Cuttin-Edge, On-the-Spot Reporting

Confident claims in audiophile literature are commonplace. More rarely seen, however, is confidence that's entirely devoid of embellishment, from someone looking you unerringly in the eye. Tim Ryan of SimpliFi Audio displayed this borderline-unsettling conviction as he explained the theory behind the Gradient SW-S ($6990 USD per pair), a triangular, non-ported dipole bass module with two 12" drivers, maneuvered by the included external crossover.

"It's all down to physics," Tim says. "The listening room is the biggest obstacle in the quest to accurately render a mastered recording, with room reflections wreaking havoc on the end result." Preventative measures, rather than ameliorative ones, are the order of the day here. And so it is that Gradient is offering the SW-S bass module, which can partner any bookshelf speaker a buyer might have, and in tandem with the external crossover, handle the frequency range from 200Hz on down to 20Hz. The dipole design eliminates horizontal reflections at 90 degrees on either side of its front baffle, and even vertically!

Gradient SW-S

Beware of someone telling you that he or she alone has the answers at the expense of all others. A bit hubristic of the Irishman, idn'it?

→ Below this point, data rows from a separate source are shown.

**src/rtl/cpu_pkg.sv**
```systemverilog
// Shared definitions for the 8-bit core: op encodings, MEM/WB stage states
// and the default datapath dimensions.
package cpu_pkg;

    localparam int DW  = 8;
    localparam int AW  = 8;
    localparam int RW  = 2;
    localparam int TMO = 15;

    typedef enum logic [1:0] {
        OP_NOP   = 2'b00,
        OP_ALU   = 2'b01,
        OP_LOAD  = 2'b10,
        OP_STORE = 2'b11
    } op_t;

    typedef enum logic [1:0] {
        ST_IDLE = 2'b00,
        ST_REQ  = 2'b01,
        ST_WAIT = 2'b10
    } mwb_state_t;

endpackage

```
**src/rtl/mem_wb_stage_wb_reg.sv**
```systemverilog
// Register-file write port flop stage: selects ALU or load writeback and
// registers the single write strobe, address and data.
module wb_reg
    import cpu_pkg::*;
#(
    parameter int DW = cpu_pkg::DW,
    parameter int RW = cpu_pkg::RW
) (
    input  logic          clk,
    input  logic          rst_n,
    input  logic          wb_en,
    input  logic          sel_load,
    input  logic [RW-1:0] alu_addr,
    input  logic [DW-1:0] alu_data,
    input  logic [RW-1:0] ld_addr,
    input  logic [DW-1:0] ld_data,
    output logic          rf_wr_en,
    output logic [RW-1:0] rf_wr_addr,
    output logic [DW-1:0] rf_dat_in
);

    logic [RW-1:0] addr_s;
    logic [DW-1:0] data_s;

    // 2:1 writeback source select
    always_comb begin
        addr_s = alu_addr;
        data_s = alu_data;
        if (sel_load) begin
            addr_s = ld_addr;
            data_s = ld_data;
        end else begin
            addr_s = alu_addr;
            data_s = alu_data;
        end
    end

    // Output flops; address/data hold their last written value between strobes
    always_ff @(posedge clk or negedge rst_n) begin
        if (!rst_n) begin
            rf_wr_en   <= 1'b0;
            rf_wr_addr <= {RW{1'b0}};
            rf_dat_in  <= {DW{1'b0}};
        end else begin
            rf_wr_en <= wb_en;
            if (wb_en) begin
                rf_wr_addr <= addr_s;
                rf_dat_in  <= data_s;
            end
        end
    end

endmodule

```
**src/rtl/mem_wb_stage.sv**
```systemverilog
// Memory-access + writeback stage: drives the data-memory port, owns the
// register-file write port and tracks pending loads for hazard stalls.
module mem_wb_stage
    import cpu_pkg::*;
#(
    parameter int DW  = cpu_pkg::DW,
    parameter int AW  = cpu_pkg::AW,
    parameter int RW  = cpu_pkg::RW,
    parameter int TMO = cpu_pkg::TMO
) (
    input  logic             clk,
    input  logic             rst_n,
    input  logic             ex_valid,
    output logic             ex_ready,
    input  logic [1:0]       ex_op,
    input  logic [RW-1:0]    ex_dst,
    input  logic [DW-1:0]    ex_result,
    input  logic [DW-1:0]    ex_sdata,
    output logic             mem_req,
    output logic             mem_we,
    output logic [AW-1:0]    mem_addr,
    output logic [DW-1:0]    mem_wdata,
    input  logic             mem_ready,
    input  logic             mem_rvalid,
    input  logic [DW-1:0]    mem_rdata,
    output logic             rf_wr_en,
    output logic [RW-1:0]    rf_wr_addr,
    output logic [DW-1:0]    rf_dat_in,
    output logic [2**RW-1:0] busy_mask,
    output logic             err
);

    localparam int NR = 2**RW;
    localparam int CW = $clog2(TMO+1);
    localparam logic [CW-1:0] CNT_MAX = CW'(TMO);

    mwb_state_t    state_r, state_nxt_s;
    logic [CW-1:0] cnt_r, cnt_nxt_s;
    logic          req_nxt_s, we_nxt_s, is_load_r, is_load_nxt_s, err_nxt_s;
    logic [AW-1:0] addr_nxt_s;
    logic [DW-1:0] wdata_nxt_s;
    logic [RW-1:0] dst_r, dst_nxt_s;
    logic [NR-1:0] busy_nxt_s;
    logic          wb_en_s, wb_sel_load_s, transfer_s;
    op_t           op_s;

    assign ex_ready   = (state_r == ST_IDLE);
    assign transfer_s = ex_valid & ex_ready;
    assign op_s       = op_t'(ex_op);

    // Next-state, latch updates, timeout and scoreboard decisions
    always_comb begin
        state_nxt_s   = state_r;
        cnt_nxt_s     = cnt_r;
        req_nxt_s     = mem_req;
        we_nxt_s      = mem_we;
        addr_nxt_s    = mem_addr;
        wdata_nxt_s   = mem_wdata;
        dst_nxt_s     = dst_r;
        is_load_nxt_s = is_load_r;
        busy_nxt_s    = busy_mask;
        err_nxt_s     = err;
        wb_en_s       = 1'b0;
        wb_sel_load_s = 1'b0;
        case (state_r)
            ST_IDLE: begin
                if (transfer_s) begin
                    case (op_s)
                        OP_ALU: begin
                            wb_en_s = 1'b1;
                        end
                        OP_LOAD: begin
                            state_nxt_s   = ST_REQ;
                            cnt_nxt_s     = {CW{1'b0}};
                            req_nxt_s     = 1'b1;
                            we_nxt_s      = 1'b0;
                            addr_nxt_s    = ex_result[AW-1:0];
                            dst_nxt_s     = ex_dst;
                            is_load_nxt_s = 1'b1;
                            busy_nxt_s    = {{(NR-1){1'b0}}, 1'b1} << ex_dst;
                        end
                        OP_STORE: begin
                            state_nxt_s   = ST_REQ;
                            cnt_nxt_s     = {CW{1'b0}};
                            req_nxt_s     = 1'b1;
                            we_nxt_s      = 1'b1;
                            addr_nxt_s    = ex_result[AW-1:0];
                            wdata_nxt_s   = ex_sdata;
                            is_load_nxt_s = 1'b0;
                        end
                        default: begin
                            state_nxt_s = ST_IDLE;
                        end
                    endcase
                end else begin
                    state_nxt_s = ST_IDLE;
                end
            end
            ST_REQ: begin
                if (mem_ready) begin
                    req_nxt_s = 1'b0;
                    we_nxt_s  = 1'b0;
                    cnt_nxt_s = {CW{1'b0}};
                    if (is_load_r) begin
                        state_nxt_s = ST_WAIT;
                    end else begin
                        state_nxt_s = ST_IDLE;
                    end
                end else if (cnt_r == CNT_MAX) begin
                    req_nxt_s   = 1'b0;
                    we_nxt_s    = 1'b0;
                    busy_nxt_s  = {NR{1'b0}};
                    err_nxt_s   = 1'b1;
                    state_nxt_s = ST_IDLE;
                end else begin
                    cnt_nxt_s = cnt_r + CW'(1);
                end
            end
            ST_WAIT: begin
                if (mem_rvalid) begin
                    wb_en_s       = 1'b1;
                    wb_sel_load_s = 1'b1;
                    busy_nxt_s    = {NR{1'b0}};
                    state_nxt_s   = ST_IDLE;
                end else if (cnt_r == CNT_MAX) begin
                    busy_nxt_s  = {NR{1'b0}};
                    err_nxt_s   = 1'b1;
                    state_nxt_s = ST_IDLE;
                end else begin
                    cnt_nxt_s = cnt_r + CW'(1);
                end
            end
            default: begin
                state_nxt_s = ST_IDLE;
                req_nxt_s   = 1'b0;
                we_nxt_s    = 1'b0;
                busy_nxt_s  = {NR{1'b0}};
            end
        endcase
    end

    // FSM, memory-port latches, timeout counter and scoreboard registers
    always_ff @(posedge clk or negedge rst_n) begin
        if (!rst_n) begin
            state_r   <= ST_IDLE;
            cnt_r     <= {CW{1'b0}};
            mem_req   <= 1'b0;
            mem_we    <= 1'b0;
            mem_addr  <= {AW{1'b0}};
            mem_wdata <= {DW{1'b0}};
            dst_r     <= {RW{1'b0}};
            is_load_r <= 1'b0;
            busy_mask <= {NR{1'b0}};
            err       <= 1'b0;
        end else begin
            state_r   <= state_nxt_s;
            cnt_r     <= cnt_nxt_s;
            mem_req   <= req_nxt_s;
            mem_we    <= we_nxt_s;
            mem_addr  <= addr_nxt_s;
            mem_wdata <= wdata_nxt_s;
            dst_r     <= dst_nxt_s;
            is_load_r <= is_load_nxt_s;
            busy_mask <= busy_nxt_s;
            err       <= err_nxt_s;
        end
    end

    wb_reg #(.DW(DW), .RW(RW)) u_wb_reg (
        .clk        (clk),
        .rst_n      (rst_n),
        .wb_en      (wb_en_s),
        .sel_load   (wb_sel_load_s),
        .alu_addr   (ex_dst),
        .alu_data   (ex_result),
        .ld_addr    (dst_r),
        .ld_data    (mem_rdata),
        .rf_wr_en   (rf_wr_en),
        .rf_wr_addr (rf_wr_addr),
        .rf_dat_in  (rf_dat_in)
    );

endmodule

```
**config.mk**
```make
export PLATFORM = sky130hd
export DESIGN_NAME = mem_wb_stage
export DESIGN_NICKNAME = d
export VERILOG_FILES = /design/src/rtl/cpu_pkg.sv /design/src/rtl/mem_wb_stage_wb_reg.sv /design/src/rtl/mem_wb_stage.sv
export SDC_FILE = /design/constraint.sdc
export NUM_CORES = 1
export LEC_CHECK = 0
export ABC_AREA = 1
export CAP_MARGIN = 20
export CORE_AREA = 2 2 99 53
export CTS_BUF_LIST = sky130_fd_sc_hd__clkbuf_4 sky130_fd_sc_hd__clkbuf_8 sky130_fd_sc_hd__clkbuf_16
export DETAILED_ROUTE_END_ITERATION = 8
export DIE_AREA = 0 0 101 55
export GPL_TIMING_DRIVEN = 0
export HOLD_SLACK_MARGIN = 0.06
export PLACE_DENSITY = 0.79
export SYNTH_ARGS = -nofsm -noshare
export SYNTH_HDL_FRONTEND = slang
export SYNTH_SLANG_ARGS = --single-unit
```
**constraint.sdc**
```tcl
create_clock -name clk -period 3.9 [get_ports clk]
set_input_delay 0.78 -clock clk [delete_from_list [all_inputs] [get_ports clk]]
set_output_delay 0.78 -clock clk [all_outputs]
set_load 0.03 [all_outputs]
```
==> out/metrics.cfg <==
[worst_setup_path]
path_buf_inv=2
critPathArrivalTime_ps=1740
crit_slowest_cell=clkdlybuf4s50_1
crit_family=buffers and inverters
max_stage_delay_ps=690
cp.depth=3
rr_worst_depth=9
rr_endpoint=u_wb_reg.rf_dat_in[6]
cp.required_ps=3120
path_cells=inv_1 > ha_1 > clkdlybuf4s50_1
ff2ff_setup_slack_ps=2120
crit_type=reg2out
path_max_fanout=5
worstSetupEndpointType=primary output
startpoint_type=flop
r2r-start=state_r[0]

[power]
vdd_ir_drop_max_uv=232
leakagePower_nw=1.51
power_per_cell_area_nw_per_um2=520
finalPower_mw=1.56

[sta]
finalClockSkew_ps=8.79
whs_ps=388
slew_viol_final=0
period_needed_ps=2520
fin_ws_ps=1380
min_period_over_period_pct=64.7
max_clock_freq_ghz=0.397
rsz0062_at_grt=false
hold_viol=0
slew_headroom_pct=66.5
setup_viol=0
worst-slew-pin-transition_ps=500
setup_tns_ps=0

[detailed_routing]
wl_per_cell_um=13.2
first_iter_violations=124
num_vias=1961
wirelength_um=5330
final_antenna_net_count=0
avgViaCountPerCell=4.84
drt_pass1_iterations=4
post-route-drc-count=0

[floorplanning]
num_rows=18
die_h_um=55
die_area_um2=5560
dieWidth_um=101
ios=68
design.core.area_um2=4730
initial_utilization_pct=45.3

[flow_run]
drv_cap=0

[finish]
drive_gt1_share_pct=8.70
synthToLayoutAreaGrowth_pct=39.7
fillers=415
fin_util_pct=63.2
nets=382
diodes=0

[global_routing]
grt_pass1_vias=1797
grt_first_pass_wirelength_um=8610
grt_max_degree=31
antenna_found_initial=0
grt_overflow=0
track_usage_pct=21.1

[place]
place_hpwl_um=4110
port_buffers=67
pre_cts_slack_ps=1600
place_congestion=0.836

[synth]
synth-simple-area-share_pct=34.4
seq_area_frac_synth_pct=50.3
synth_top_family_by_area=simple AND/OR/NAND/NOR gates
synth_top_area_share_pct=50.3
synth_cells=269
syn_avg_cell_area_um2=7.96
syn-cell-area_um2=2140
synth_compound_area_share_pct=5.84
yosysUniqueCellTypes=22
synth.area.top_cells=dfrtp_1 50%, nand2_1 22%, nand3_1 5.6%
synthMuxAreaShare_pct=0
yosys_warnings=0
synth_top_cell_by_area=dfrtp_1
synth_nets=307
synth_xor_area_share_pct=0
synth-adder-area-share_pct=2.92
ys_ff_latch=43

[clock_tree]
clock_latency_ps=300
cts_resized=0
cts.sinks=43
clk_path_buf_depth=2
htree_num_levels=2
cts-hold-fix-buffers=0
cts_tree=built
ctsRootBufferMaster=clkbuf_8
numCtsBuffers=5
postCtsSetupRepairBufs=0
path_clk_slew_ps=80

[status]
outcome=finished, final reports clean

[hold_path]
hold_path.class=in2async

cells by family after synthesis:
kind of cell | count (synthesis)
AO/OA/AOI/OAI | 23
buffers and inverters | 30
flip-flops | 43
AND/OR/NAND/NOR | 168
adder cells (fa/ha/maj) | 5
per-layer routing:
layer / share of wire (%) / vias up / global-route usage, %
met5: 0 / - / 0
met4: 0.77 / 0 / 5.18
met3: 8.0 / 7 / 6.41
met2: 39 / 71 / 29.1
met1: 52 / 892 / 32.2
li1: - / 991 / -
registers in the layout, summed over array words and instances, names as in the netlist:
signal and count:
dst_r 2, state_r 2, mem_wdata 8, mem_we 1, cnt_r 4, is_load_r 1
busy_mask 4, u_wb_reg.rf_wr_en 1, err 1, u_wb_reg.rf_wr_addr 2, mem_req 1, u_wb_reg.rf_dat_in 8
mem_addr 8
power by group:
| group | internal (mW) | switching [mW] | total, mW | leakage, nW |
|---|---|---|---|---|
| sequential | 0.553 | 0.0694 | 0.623 | 0.547 |
| clock | 0.140 | 0.148 | 0.287 | 0.0491 |
| combinational | 0.265 | 0.380 | 0.645 | 0.915 |
cell type report:
type / instances / area [um2] / area share, %
flip-flops and latches: 43 / 1080 / 36.0
multi-input cells: 196 / 925 / 30.9
repair buffers: 68 / 686 / 22.9
inverters: 25 / 93.8 / 3.14
clock buffers: 7 / 83.8 / 2.80
well taps: 60 / 75.1 / 2.51
plain buffers: 5 / 46.3 / 1.55
clock inverters: 1 / 5.00 / 0.167
cells in the final DEF (no fill, tap or decap), drive strengths merged:
cell type,synthesis,layout
clkinv,0,1
buf,5,7
nor2,10,10
a21oi,1,1
inv,25,25
clkbuf,0,7
o21ai,21,21
o21bai,1,1
nand4,1,1
nand3,26,26
clkdlybuf4s50,0,66
dfrtp,43,43
nor3,2,2
nand2,129,129
ha,5,5
through the flow:
step / instances / area (um2)
6_report: 405 / 2990
5_1_grt: 405 / 2990
4_1_cts: 405 / 2990
3_5_place_dp: 397 / 2900
3_3_place_gp: 396 / 2890
2_1_floorplan: 269 / 2140
worst max path at each step:
stage                          start                    end  slack (ps)
after floorplan           state_r[0]            mem_addr[2]        2170
after global placement         rst_n            mem_addr[4]         920
after detailed placement    ex_op[0]  u_wb_reg.rf_dat_in[4]        1600
after CTS                 state_r[0]               ex_ready        1380
after global routing      state_r[0]               ex_ready        1310
final                     state_r[0]               ex_ready        1380
Yosys cell counts:
cell,number
nand4_1,1
nand2_2,3
o21bai_1,1
nand3_2,2
o21ai_0,18
buf_6,3
a21oi_1,1
ha_1,5
nor2_2,2
inv_2,2
o21ai_2,2
nor3_4,2
nand3_1,24
o21ai_1,1
buf_4,1
inv_1,23
dfrtp_1,43
nand2_4,1
nor2_8,1
nand2_1,125
nor2_1,7
buf_2,1
Note: power is estimated with default switching activity, not from simulation.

Skepticism aside, the Gradient room was one of very few I made a specific effort to revisit on my second full day here in Montreal. The Harberth bookshelfs used as part of the demonstration provided the supporting cast of tweeter and midrange, while the dipole SW-S filled the room with a degree of pomp and circumstance. It wasn't the most tuneful bass I've ever heard, nor was it average. I have no reason to doubt the claim that the SW-S reaches 20Hz at full tilt, and it struck me as pretty agile for a pair of 12" woofers voicing up to 200Hz. I didn't love it, but I think I liked it.